AMENDMENTS AND ASSIGNMENT
 
  Except with respect to any changes that do not materially and adversely
affect the rights of holders of Preferred Securities (in which case no consent
will be required), the Guarantee may be amended only with the prior approval of
the holders of not less than 66 2/3% in liquidation amount of the outstanding
Preferred Securities. The manner of obtaining any such approval of holders of
the Preferred Securities is set forth under "Description of the Preferred
Securities--Voting Rights." All guarantees and agreements contained in the
 
                                       22
<PAGE>
 
Guarantee shall bind the successors, assigns, receivers, trustees and
representatives of the Company and shall inure to the benefit of the holders of
the Preferred Securities then outstanding.
 
TERMINATION
 
  The Guarantee will terminate and be of no further force and effect as to the
Preferred Securities upon full payment of the Redemption Price of all Preferred
Securities, or upon distribution of the Junior Subordinated Notes to the
holders of Preferred Securities, and will terminate completely upon full
payment of the amounts payable upon liquidation of the Trust. The Guarantee
will continue to be effective or will be reinstated, as the case may be, if at
any time any holder of Preferred Securities must repay to the Trust or the
Company, or their respective successors, any sums paid to them under the
Preferred Securities or the Guarantee.
 
EVENTS OF DEFAULT
 
  An event of default under the Guarantee will occur upon the failure of the
Company to perform any of its payment or other obligations thereunder.

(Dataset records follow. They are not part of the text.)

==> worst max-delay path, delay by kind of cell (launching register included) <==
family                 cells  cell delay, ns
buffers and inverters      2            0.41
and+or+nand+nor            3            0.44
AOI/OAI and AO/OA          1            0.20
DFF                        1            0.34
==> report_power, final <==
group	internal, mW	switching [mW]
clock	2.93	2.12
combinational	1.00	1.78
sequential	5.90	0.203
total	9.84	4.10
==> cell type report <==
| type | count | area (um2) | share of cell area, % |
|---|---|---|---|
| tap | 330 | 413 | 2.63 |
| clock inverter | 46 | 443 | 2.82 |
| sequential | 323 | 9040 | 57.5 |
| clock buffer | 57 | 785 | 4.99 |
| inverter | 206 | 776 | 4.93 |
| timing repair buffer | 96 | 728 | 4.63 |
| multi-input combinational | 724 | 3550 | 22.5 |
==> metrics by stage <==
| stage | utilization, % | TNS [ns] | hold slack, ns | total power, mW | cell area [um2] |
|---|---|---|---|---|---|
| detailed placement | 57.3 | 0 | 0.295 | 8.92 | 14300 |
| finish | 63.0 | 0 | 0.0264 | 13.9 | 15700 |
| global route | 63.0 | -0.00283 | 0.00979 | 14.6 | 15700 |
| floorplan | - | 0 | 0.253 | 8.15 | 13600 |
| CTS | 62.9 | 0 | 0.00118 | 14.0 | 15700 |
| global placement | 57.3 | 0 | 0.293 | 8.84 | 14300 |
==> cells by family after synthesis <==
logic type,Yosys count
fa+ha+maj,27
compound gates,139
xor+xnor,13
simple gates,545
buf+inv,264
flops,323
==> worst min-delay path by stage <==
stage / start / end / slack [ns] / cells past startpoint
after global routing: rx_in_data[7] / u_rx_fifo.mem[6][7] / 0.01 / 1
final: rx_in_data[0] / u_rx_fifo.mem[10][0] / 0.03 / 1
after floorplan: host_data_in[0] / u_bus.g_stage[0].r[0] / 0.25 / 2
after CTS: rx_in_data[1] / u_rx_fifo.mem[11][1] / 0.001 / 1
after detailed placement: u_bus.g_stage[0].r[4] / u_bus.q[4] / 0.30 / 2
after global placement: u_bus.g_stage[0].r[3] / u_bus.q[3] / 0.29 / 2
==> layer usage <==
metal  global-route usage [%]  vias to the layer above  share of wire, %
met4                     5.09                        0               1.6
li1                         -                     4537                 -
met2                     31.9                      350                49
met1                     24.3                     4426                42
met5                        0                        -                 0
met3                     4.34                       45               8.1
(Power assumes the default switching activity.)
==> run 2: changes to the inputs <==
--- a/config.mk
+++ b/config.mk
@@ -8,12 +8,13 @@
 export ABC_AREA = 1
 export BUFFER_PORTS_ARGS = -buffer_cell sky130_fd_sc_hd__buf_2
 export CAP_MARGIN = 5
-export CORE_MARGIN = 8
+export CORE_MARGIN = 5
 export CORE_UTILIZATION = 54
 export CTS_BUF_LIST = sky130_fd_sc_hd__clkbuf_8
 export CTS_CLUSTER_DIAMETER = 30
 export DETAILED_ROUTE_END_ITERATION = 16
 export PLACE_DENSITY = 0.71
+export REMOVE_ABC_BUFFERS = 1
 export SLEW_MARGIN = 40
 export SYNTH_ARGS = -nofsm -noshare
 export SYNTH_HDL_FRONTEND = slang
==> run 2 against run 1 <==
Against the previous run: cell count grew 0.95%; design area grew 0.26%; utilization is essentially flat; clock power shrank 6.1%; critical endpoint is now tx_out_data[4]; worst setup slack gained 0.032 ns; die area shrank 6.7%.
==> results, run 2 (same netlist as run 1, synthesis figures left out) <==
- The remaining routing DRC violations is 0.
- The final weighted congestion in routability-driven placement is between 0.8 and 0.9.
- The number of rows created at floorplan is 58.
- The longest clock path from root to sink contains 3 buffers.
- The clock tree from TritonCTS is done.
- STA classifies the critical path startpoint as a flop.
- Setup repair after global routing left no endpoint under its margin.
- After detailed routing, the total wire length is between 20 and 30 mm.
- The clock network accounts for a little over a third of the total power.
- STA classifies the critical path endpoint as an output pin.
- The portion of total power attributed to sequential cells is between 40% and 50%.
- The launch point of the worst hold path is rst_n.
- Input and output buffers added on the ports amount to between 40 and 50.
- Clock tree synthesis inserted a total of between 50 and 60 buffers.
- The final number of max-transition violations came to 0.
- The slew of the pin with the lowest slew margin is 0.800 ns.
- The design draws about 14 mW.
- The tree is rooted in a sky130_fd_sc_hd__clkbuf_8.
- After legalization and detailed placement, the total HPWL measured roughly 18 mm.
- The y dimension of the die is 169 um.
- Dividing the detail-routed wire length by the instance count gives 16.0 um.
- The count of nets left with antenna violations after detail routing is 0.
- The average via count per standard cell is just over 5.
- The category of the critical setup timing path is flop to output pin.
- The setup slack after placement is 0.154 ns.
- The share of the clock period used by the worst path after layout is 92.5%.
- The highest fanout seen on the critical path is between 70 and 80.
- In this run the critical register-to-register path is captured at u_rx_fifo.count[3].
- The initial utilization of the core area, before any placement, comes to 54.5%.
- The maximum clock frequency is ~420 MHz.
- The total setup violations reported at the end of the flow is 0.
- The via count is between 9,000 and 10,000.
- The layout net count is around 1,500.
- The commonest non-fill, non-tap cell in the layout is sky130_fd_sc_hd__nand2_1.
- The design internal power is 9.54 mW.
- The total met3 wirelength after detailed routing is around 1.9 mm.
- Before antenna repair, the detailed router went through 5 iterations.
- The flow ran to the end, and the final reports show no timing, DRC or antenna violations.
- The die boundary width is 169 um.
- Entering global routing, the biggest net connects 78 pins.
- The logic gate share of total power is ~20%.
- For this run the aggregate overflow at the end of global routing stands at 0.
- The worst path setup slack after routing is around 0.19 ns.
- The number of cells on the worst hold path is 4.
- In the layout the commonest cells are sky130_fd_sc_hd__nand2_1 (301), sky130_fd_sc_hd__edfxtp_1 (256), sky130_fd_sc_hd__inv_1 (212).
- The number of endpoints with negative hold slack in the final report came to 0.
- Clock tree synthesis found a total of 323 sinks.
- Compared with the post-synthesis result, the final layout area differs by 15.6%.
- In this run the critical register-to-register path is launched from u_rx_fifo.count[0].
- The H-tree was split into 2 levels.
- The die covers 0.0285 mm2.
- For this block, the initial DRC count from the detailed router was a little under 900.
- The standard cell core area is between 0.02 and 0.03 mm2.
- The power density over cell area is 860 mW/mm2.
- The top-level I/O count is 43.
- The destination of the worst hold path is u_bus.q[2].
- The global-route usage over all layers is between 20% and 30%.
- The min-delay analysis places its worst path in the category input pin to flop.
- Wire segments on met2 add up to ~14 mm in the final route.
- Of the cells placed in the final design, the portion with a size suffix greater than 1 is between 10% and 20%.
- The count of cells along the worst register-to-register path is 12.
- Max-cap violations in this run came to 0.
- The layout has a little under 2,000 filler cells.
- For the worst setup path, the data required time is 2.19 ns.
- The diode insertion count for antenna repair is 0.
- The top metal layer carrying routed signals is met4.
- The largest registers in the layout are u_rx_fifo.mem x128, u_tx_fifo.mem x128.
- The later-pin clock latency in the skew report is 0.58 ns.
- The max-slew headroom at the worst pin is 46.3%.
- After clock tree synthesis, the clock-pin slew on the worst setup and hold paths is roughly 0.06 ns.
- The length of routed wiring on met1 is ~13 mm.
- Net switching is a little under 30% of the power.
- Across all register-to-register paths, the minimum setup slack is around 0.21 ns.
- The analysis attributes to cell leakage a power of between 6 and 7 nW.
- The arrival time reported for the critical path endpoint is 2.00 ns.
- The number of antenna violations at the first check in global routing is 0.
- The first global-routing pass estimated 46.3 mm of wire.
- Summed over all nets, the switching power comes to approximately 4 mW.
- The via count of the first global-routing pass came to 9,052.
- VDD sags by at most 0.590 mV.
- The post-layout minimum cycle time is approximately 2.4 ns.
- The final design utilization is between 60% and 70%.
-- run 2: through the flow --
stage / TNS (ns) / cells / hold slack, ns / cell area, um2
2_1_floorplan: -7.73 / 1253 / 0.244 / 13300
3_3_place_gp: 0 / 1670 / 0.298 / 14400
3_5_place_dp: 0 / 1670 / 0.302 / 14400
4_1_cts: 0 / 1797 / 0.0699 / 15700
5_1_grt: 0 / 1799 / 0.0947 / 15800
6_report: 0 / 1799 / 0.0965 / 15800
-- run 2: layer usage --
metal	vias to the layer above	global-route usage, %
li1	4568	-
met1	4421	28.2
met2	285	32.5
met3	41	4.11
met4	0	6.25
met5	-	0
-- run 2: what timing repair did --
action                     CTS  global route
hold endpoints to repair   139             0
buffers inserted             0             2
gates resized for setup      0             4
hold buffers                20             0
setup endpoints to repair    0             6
[config.mk]
export PLATFORM = sky130hd
export DESIGN_NAME = wide_umul_unit
export DESIGN_NICKNAME = d
export VERILOG_FILES = /design/src/rtl/wmul_pkg.sv /design/src/rtl/wmul_seq.sv /design/src/rtl/wmul_datapath.sv /design/src/rtl/wmul_flag_gen.sv /design/src/rtl/wide_umul_unit.sv
export SDC_FILE = /design/constraint.sdc
export NUM_CORES = 1
export LEC_CHECK = 0
export CORE_ASPECT_RATIO = 2
export CORE_MARGIN = 3
export CORE_UTILIZATION = 55
export CTS_BUF_LIST = sky130_fd_sc_hd__clkbuf_16
export CTS_CLUSTER_DIAMETER = 200
export DETAILED_ROUTE_END_ITERATION = 8
export DONT_BUFFER_PORTS = 1
export HOLD_SLACK_MARGIN = 0.08
export MAX_ROUTING_LAYER = met4
export PLACE_DENSITY = 0.7
export REMOVE_ABC_BUFFERS = 1
export SLEW_MARGIN = 20
export SYNTH_ARGS = -nofsm -noshare
export SYNTH_HDL_FRONTEND = slang
export SYNTH_SLANG_ARGS = --single-unit
[constraint.sdc]
create_clock -name clk -period 15 [get_ports clk]
set_input_delay 2.25 -clock clk [delete_from_list [all_inputs] [get_ports clk]]
set_output_delay 2.25 -clock clk [all_outputs]
set_load 0.005 [all_outputs]
[src/rtl/wmul_pkg.sv]
package wmul_pkg;

  // flag vector bit positions
  localparam int unsigned FLG_N = 3;
  localparam int unsigned FLG_Z = 2;
  localparam int unsigned FLG_C = 1;
  localparam int unsigned FLG_V = 0;
  localparam int unsigned FLG_W = 4;

  typedef enum logic {SEQ_IDLE, SEQ_RUN} seq_state_e;

  // Replace N and Z when upd is set; C and V always pass through.
  function automatic logic [FLG_W-1:0] merge_flags(
    input logic [FLG_W-1:0] old_f,
    input logic             upd,
    input logic             neg,
    input logic             zero
  );
    logic [FLG_W-1:0] f;
    f = old_f;
    if (upd) begin
      f[FLG_N] = neg;
      f[FLG_Z] = zero;
    end
    return f;
  endfunction

endpackage

[src/rtl/wmul_seq.sv]
module wmul_seq
  import wmul_pkg::*;
#(
  parameter int unsigned STEPS      = 4,
  parameter bit          EARLY_EXIT = 1'b1,
  localparam int unsigned CNT_W     = (STEPS > 1) ? $clog2(STEPS) : 1
) (
  input  logic             clk,
  input  logic             rst_n,
  input  logic             start,
  input  logic             rest_zero,
  output logic             accept,
  output logic             step,
  output logic             finish,
  output logic [CNT_W-1:0] idx,
  output logic             busy,
  output logic             done
);

  localparam logic [CNT_W-1:0] LAST_IDX = CNT_W'(STEPS - 1);

  seq_state_e state_q;
  logic       exit_ok;

  generate
    if (EARLY_EXIT) begin : g_early
      assign exit_ok = rest_zero;
    end else begin : g_full
      assign exit_ok = 1'b0;
    end
  endgenerate

  assign busy   = (state_q == SEQ_RUN);
  assign accept = start && (state_q == SEQ_IDLE);
  assign step   = busy;
  assign finish = busy && ((idx == LAST_IDX) || exit_ok);

  always_ff @(posedge clk or negedge rst_n) begin
    if (!rst_n) begin
      state_q <= SEQ_IDLE;
      idx     <= '0;
      done    <= 1'b0;
    end else begin
      done <= 1'b0;
      case (state_q)
        SEQ_IDLE: begin
          if (accept) begin
            state_q <= SEQ_RUN;
            idx     <= '0;
          end
        end
        SEQ_RUN: begin
          if (finish) begin
            state_q <= SEQ_IDLE;
            done    <= 1'b1;
          end else begin
            idx <= idx + 1'b1;
          end
        end
        default: state_q <= SEQ_IDLE;
      endcase
    end
  end

endmodule

[src/rtl/wmul_datapath.sv]
module wmul_datapath #(
  parameter int unsigned DATA_W  = 32,
  parameter int unsigned DIGIT_W = 8,
  parameter int unsigned CNT_W   = 2,
  localparam int unsigned ACC_W  = 2 * DATA_W,
  localparam int unsigned PP_W   = DATA_W + DIGIT_W
) (
  input  logic              clk,
  input  logic              rst_n,
  input  logic              load,
  input  logic              step,
  input  logic [CNT_W-1:0]  idx,
  input  logic [DATA_W-1:0] mcand,
  input  logic [DATA_W-1:0] mplier,
  output logic [ACC_W-1:0]  acc_nxt,
  output logic              rest_zero
);

  logic [DATA_W-1:0] mc_q;
  logic [DATA_W-1:0] rem_q;
  logic [ACC_W-1:0]  acc_q;
  logic [PP_W-1:0]   row [DIGIT_W];
  logic [PP_W-1:0]   pp;
  logic [ACC_W-1:0]  pp_shifted;

  // one gated, shifted copy of the multiplicand per digit bit
  generate
    for (genvar g = 0; g < DIGIT_W; g++) begin : g_row
      assign row[g] = rem_q[g] ? (PP_W'(mc_q) << g) : '0;
    end
  endgenerate

  always_comb begin
    pp = '0;
    for (int k = 0; k < DIGIT_W; k++) begin
      pp = pp + row[k];
    end
  end

  assign pp_shifted = {{(ACC_W - PP_W){1'b0}}, pp} << (int'(idx) * DIGIT_W);
  assign acc_nxt    = acc_q + pp_shifted;
  assign rest_zero  = ((rem_q >> DIGIT_W) == '0);

  always_ff @(posedge clk or negedge rst_n) begin
    if (!rst_n) begin
      mc_q  <= '0;
      rem_q <= '0;
      acc_q <= '0;
    end else if (load) begin
      mc_q  <= mcand;
      rem_q <= mplier;
      acc_q <= '0;
    end else if (step) begin
      rem_q <= rem_q >> DIGIT_W;
      acc_q <= acc_nxt;
    end
  end

endmodule

[src/rtl/wmul_flag_gen.sv]
module wmul_flag_gen
  import wmul_pkg::*;
#(
  parameter int unsigned DATA_W = 32,
  localparam int unsigned ACC_W = 2 * DATA_W
) (
  input  logic [ACC_W-1:0] result,
  input  logic             cond_ok,
  input  logic             set_flags,
  input  logic [FLG_W-1:0] old_flags,
  output logic [FLG_W-1:0] new_flags
);

  logic upd;
  logic neg;
  logic zero;

  assign upd  = cond_ok && set_flags;
  assign neg  = result[ACC_W-1];
  assign zero = (result[ACC_W-1:DATA_W] == '0) && (result[DATA_W-1:0] == '0);

  assign new_flags = merge_flags(old_flags, upd, neg, zero);

endmodule

[src/rtl/wide_umul_unit.sv]
module wide_umul_unit
  import wmul_pkg::*;
#(
  parameter int unsigned DATA_W     = 32,
  parameter int unsigned DIGIT_W    = 8,
  parameter bit          EARLY_EXIT = 1'b1,
  localparam int unsigned STEPS     = DATA_W / DIGIT_W,
  localparam int unsigned CNT_W     = (STEPS > 1) ? $clog2(STEPS) : 1,
  localparam int unsigned ACC_W     = 2 * DATA_W
) (
  input  logic              clk,
  input  logic              rst_n,
  input  logic              start_i,
  input  logic [DATA_W-1:0] mcand_i,
  input  logic [DATA_W-1:0] mplier_i,
  input  logic              cond_ok_i,
  input  logic              set_flags_i,
  input  logic [3:0]        flags_i,
  output logic              busy_o,
  output logic              done_o,
  output logic [DATA_W-1:0] hi_o,
  output logic [DATA_W-1:0] lo_o,
  output logic              hi_we_o,
  output logic              lo_we_o,
  output logic [3:0]        flags_o
);

  // named internal events, visible to the bound checker
  logic             accept_evt;
  logic             step_evt;
  logic             finish_evt;
  logic             rest_zero;
  logic [CNT_W-1:0] step_idx;
  logic [ACC_W-1:0] acc_nxt;
  logic [3:0]       flags_new;

  logic             cond_lat;
  logic             sf_lat;
  logic [3:0]       flags_lat;

  logic [DATA_W-1:0] hi_q, lo_q;
  logic              we_q;
  logic [3:0]        flags_q;

  wmul_seq #(
    .STEPS      (STEPS),
    .EARLY_EXIT (EARLY_EXIT)
  ) u_seq (
    .clk       (clk),
    .rst_n     (rst_n),
    .start     (start_i),
    .rest_zero (rest_zero),
    .accept    (accept_evt),
    .step      (step_evt),
    .finish    (finish_evt),
    .idx       (step_idx),
    .busy      (busy_o),
    .done      (done_o)
  );

  wmul_datapath #(
    .DATA_W  (DATA_W),
    .DIGIT_W (DIGIT_W),
    .CNT_W   (CNT_W)
  ) u_dp (
    .clk       (clk),
    .rst_n     (rst_n),
    .load      (accept_evt),
    .step      (step_evt),
    .idx       (step_idx),
    .mcand     (mcand_i),
    .mplier    (mplier_i),
    .acc_nxt   (acc_nxt),
    .rest_zero (rest_zero)
  );

  wmul_flag_gen #(
    .DATA_W (DATA_W)
  ) u_flags (
    .result    (acc_nxt),
    .cond_ok   (cond_lat),
    .set_flags (sf_lat),
    .old_flags (flags_lat),
    .new_flags (flags_new)
  );

  // capture control inputs at acceptance
  always_ff @(posedge clk or negedge rst_n) begin
    if (!rst_n) begin
      cond_lat  <= 1'b0;
      sf_lat    <= 1'b0;
      flags_lat <= '0;
    end else if (accept_evt) begin
      cond_lat  <= cond_ok_i;
      sf_lat    <= set_flags_i;
      flags_lat <= flags_i;
    end
  end

  // result and flag registers, loaded on the last step
  always_ff @(posedge clk or negedge rst_n) begin
    if (!rst_n) begin
      hi_q    <= '0;
      lo_q    <= '0;
      we_q    <= 1'b0;
      flags_q <= '0;
    end else begin
      we_q <= 1'b0;
      if (finish_evt) begin
        hi_q    <= acc_nxt[ACC_W-1:DATA_W];
        lo_q    <= acc_nxt[DATA_W-1:0];
        we_q    <= cond_lat;
        flags_q <= flags_new;
      end
    end
  end

  assign hi_o    = hi_q;
  assign lo_o    = lo_q;
  assign hi_we_o = we_q;
  assign lo_we_o = we_q;
  assign flags_o = flags_q;

endmodule

==> results_dict.tcl <==
set metrics [dict create \
    status "finished clean" \
    num_vias 17000 \
    crit_top_cell "fa_1" \
    diodes 0 \
    wirelength_um 64200 \
    path_max_fanout 33 \
    ctsHoldBuffers 0 \
    numPortBuffers 0 \
    start_util_pct 55.6 \
    cp_top_family "simple AND/OR/NAND/NOR gates" \
    htreeDepth 1 \
    ys_types 87 \
    r2r_cells 33 \
    r2r_start "u_dp.rem_q[2]" \
    grt_max_degree 208 \
    critPathLaunchType "flop" \
    tritoncts "built" \
    drive_above_1_share_pct 5.88 \
    met1_usage_pct 34.4 \
    synth_seq_cells 207 \
    slew-limit-headroom_pct 21.0 \
    numCtsBuffers 22 \
    globalplace.congestion 0.995 \
    hp-start "flags_lat[1]" \
    clkTransAtPathRegs_ns 0.06 \
    cts_max_path_buffers 3 \
    final.period_utilization_pct 72.5 \
    post_cts_buffers 0 \
    whs_path_depth 2 \
    reg2reg_slack_ns 4.12 \
    grt.overflow.total 0 \
    synth_top_area_share_pct 25.0 \
    synthCells 2329 \
    grt_pass1_wl_um 100000 \
    fin_skew_ns 0.0201 \
    syn-cell-area_um2 20700 \
    die_h_um 281 \
    fmax_mhz 91.9 \
    finalMaxSlewViolations 0 \
    ant_nets 0 \
    drcViolationCount 0 \
    post_cts_resized 0 \
    crit_arrival_ns 11.33 \
    crit_type "reg2reg" \
    end_kind "flop" \
    track_usage_pct 32.9 \
    areaGrowthSynthToFinish_pct 4.50 \
    mostFrequentLayoutCell "nand2_1" \
    rsz0062_at_grt "no" \
    fp.dieArea_um2 40200 \
    grt_pass1_vias 17900 \
    avgRoutedWirePerCell_um 23.6 \
    worst-path-buf-inv 2 \
    hold_end "flags_o[1]" \
    synth_edf_count 0 \
    grt.busiest_layer "met2" \
    cts_num_sinks 207 \
    required_ns 15.46 \
    drtPass1Iterations 7 \
    core_um2 37300 \
    timing_hold_violations_final 0 \
    met2_usage_pct 59.9 \
    setup_violations 0 \
    die_x_um 143 \
    min_period_ns 10.88 \
    vias_per_cell 6.24 \
    cp_slowest_cell "dfrtp_1" \
    tightest_slew_ns 1.19 \
    nNetsFinal 2621 \
    synth.avg_cell_area_um2 8.90 \
    synth_seq_area_share_pct 25.0 \
    io_pins 145 \
    rows 100 \
    root_buffer "clkbuf_16" \
    synth_area_leaders "dfrtp_1 25%, fa_1 18%, ha_1 7.2%" \
    tns_ns 0 \
    clock_latency_ns 0.55 \
    cap_violations 0 \
    drtIter0Drc 1015 \
    synthFlopType "dfrtp_1" \
    grt_antenna_before_repair 0 \
    cpPeakStageDelay_ns 1.11 \
    yosysTopAreaCell "dfrtp_1" \
    hpwl_um 50500 \
    hold_class "reg2reg" \
    synth_warnings 0 \
    synthArstFlopShare_pct 100 \
    r2r-end "flags_o[2]" \
    final_cell_mix "382 x nand2_1, 205 x dfrtp_1, 192 x and2_1" \
    met3_usage_pct 3.24 \
]
-- stage by stage --
stage          hold slack [ns]  setup WS, ns  util, %  cells  instance area, um^2
5_1_grt                  0.508          3.81     58.1   2721                21700
2_1_floorplan            0.435          6.90        -   2211                20200
6_report                 0.473          4.12     58.1   2721                21700
4_1_cts                  0.482          4.30     58.1   2721                21700
3_3_place_gp             0.447          4.63     56.1   2681                20900
3_5_place_dp             0.467          4.33     56.1   2681                20900
-- how the worst max path moves through the flow --
stage | from | to | slack (ns) | cells past startpoint
after floorplan | u_dp.rem_q[3] | flags_o[2] | 6.90 | 31
after global placement | u_dp.rem_q[2] | flags_o[2] | 4.63 | 33
after detailed placement | u_dp.rem_q[2] | flags_o[2] | 4.33 | 33
after CTS | u_dp.rem_q[2] | flags_o[2] | 4.30 | 33
after global routing | u_dp.rem_q[2] | flags_o[2] | 3.81 | 33
final | u_dp.rem_q[2] | flags_o[2] | 4.12 | 33
-- kinds of logic (layout without fill, tap and decap cells) --
group	Yosys count	count (layout)	synth area share, %
AO/OA/AOI/OAI	490	490	16.1
buffers and inverters	292	225	5.50
AND/OR/NAND/NOR	856	856	19.9
flip-flops	207	207	25.0
multiplexers	108	108	5.49
adder cells (fa/ha/maj)	302	302	24.8
XOR/XNOR	74	74	3.19
-- layout make-up --
class                   count  area, um^2
repair buffers             11        82.6
clock buffers              23         576
well taps                 459         574
clock inverters            17         163
inverters                 174         653
multi-input cells        1830       14400
flip-flops and latches    207        5180
fillers                  3387       15600
-- state kept, by name (all words and copies together), names as in the netlist --
name	cells
cond_lat	1
flags_lat	4
flags_o	4
hi_o	32
hi_we_o	1
lo_o	32
sf_lat	1
u_dp.acc_q	64
u_dp.mc_q	32
u_dp.rem_q	32
u_seq.busy	1
u_seq.done	1
u_seq.idx	2
-- worst reg2reg max path, delay by kind of cell, from the launching register on --
family	cells	cell delay (ns)
AND/OR/NAND/NOR	12	3.29
adder cells (fa/ha/maj)	6	2.99
AO/OA/AOI/OAI	10	2.81
flip-flops	1	1.11
XOR/XNOR	1	0.28
multiplexers	2	0.22
buffers and inverters	2	0.11
-- Yosys cell counts (7+ instances only) --
cell        n
a22o_1     49
nor4_1     13
xor2_1     27
inv_1     173
mux2_2     46
a21oi_2     8
or3_1      15
o211ai_1   15
clkbuf_1   91
a21boi_0    7
buf_1       9
nand2_1   382
xnor2_1    46
fa_1      183
o31ai_1     9
o21ai_1    10
and2_1    192
o21ai_0   106
nand4_1    25
nor2b_1     7
nor3_1     25
o22ai_1    16
a211oi_1   14
ha_1      119
nor2_1    115
mux2i_1    62
nand3_1    24
a211o_1     7
dfrtp_1   207
a21oi_1    99
a31oi_1    14
nand2b_1    9
and3_1     17
a21o_1     42
or2_2       7
o21a_1     20
buf_2      12
o21bai_1   20
-- routing by layer --
metal / vias to the layer above / wire length (um)
li1: 7751 / -
met1: 8448 / 22200
met2: 582 / 34800
met3: 208 / 2790
met4: 0 / 4340
met5: - / 0
Power is not shown: default switching activity piles up to over one toggle a cycle in this logic, so the estimate is an artifact.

The
holders of a majority in liquidation amount of the Preferred Securities have
the right to direct the time, method and place of conducting any proceeding for
any remedy available to the Guarantee Trustee in respect of the Guarantee or to
direct the exercise of any trust or power conferred upon the Guarantee Trustee
under the Guarantee. If the Guarantee Trustee fails to enforce the Guarantee,
any holder of Preferred Securities may institute a legal proceeding directly
against the Company to enforce the Guarantee Trustee's rights under such
Guarantee without first instituting a legal proceeding against the Guarantee
Trustee or any other person or entity.
 
INFORMATION CONCERNING THE GUARANTEE TRUSTEE
 
  The Guarantee Trustee, prior to the occurrence of a default with respect to
the Guarantee, undertakes to perform only such duties as are specifically set
forth in such Guarantee and, after default, shall exercise the same degree of
care as a prudent individual would exercise in the conduct of his or her own
affairs. Subject to such provisions, the Guarantee Trustee is under no
obligation to exercise any of the powers vested in it by the Guarantee at the
request of any holder of Preferred Securities, unless offered reasonable
indemnity against the costs, expenses and liabilities which might be incurred
thereby.
 
  Chemical Bank, the Guarantee Trustee, also serves as Property Trustee and as
Indenture Trustee. The Company and certain of its affiliates maintain a deposit
account and a banking relationship with Chemical Bank. Chemical Bank serves as
trustee under other indentures pursuant to which debt securities of the Company
or an affiliate of the Company are outstanding.
 
GOVERNING LAW
 
  The Guarantee will be governed by and construed in accordance with, the
internal laws of the State of New York.
 
                  DESCRIPTION OF THE JUNIOR SUBORDINATED NOTES
 
  Set forth below is a description of the terms of the Junior Subordinated
Notes. The following description does not purport to be complete and is subject
to, and is qualified in its entirety by reference to, the Subordinated Note
Indenture, dated as of August 1, 1995, between the Company, and Chemical Bank,
as trustee (the Indenture Trustee), as supplemented by a First Supplemental
Indenture, dated as of August 1, 1995 (the Subordinated Note Indenture, as so
supplemented, is hereinafter referred to as the Subordinated Note Indenture),
the forms of which are filed as an exhibit to the Registration Statement of
which this Prospectus forms a part. The terms of the Junior Subordinated Notes
will include those stated in the
 
                                       23
<PAGE>
 
Subordinated Note Indenture and those made a part of the Subordinated Note
Indenture by reference to the 1939 Act. Certain capitalized terms used herein
are defined in the Subordinated Note Indenture.
 
GENERAL
 
  The Junior Subordinated Notes will be issued as unsecured junior subordinated
debt securities under the Subordinated Note Indenture. The Junior Subordinated
Notes will be limited in aggregate principal amount to approximately $140
million, such amount being the approximate amount of the purchase price of the
Preferred Securities and the Common Securities.
 
  The Junior Subordinated Notes are not subject to a sinking fund provision.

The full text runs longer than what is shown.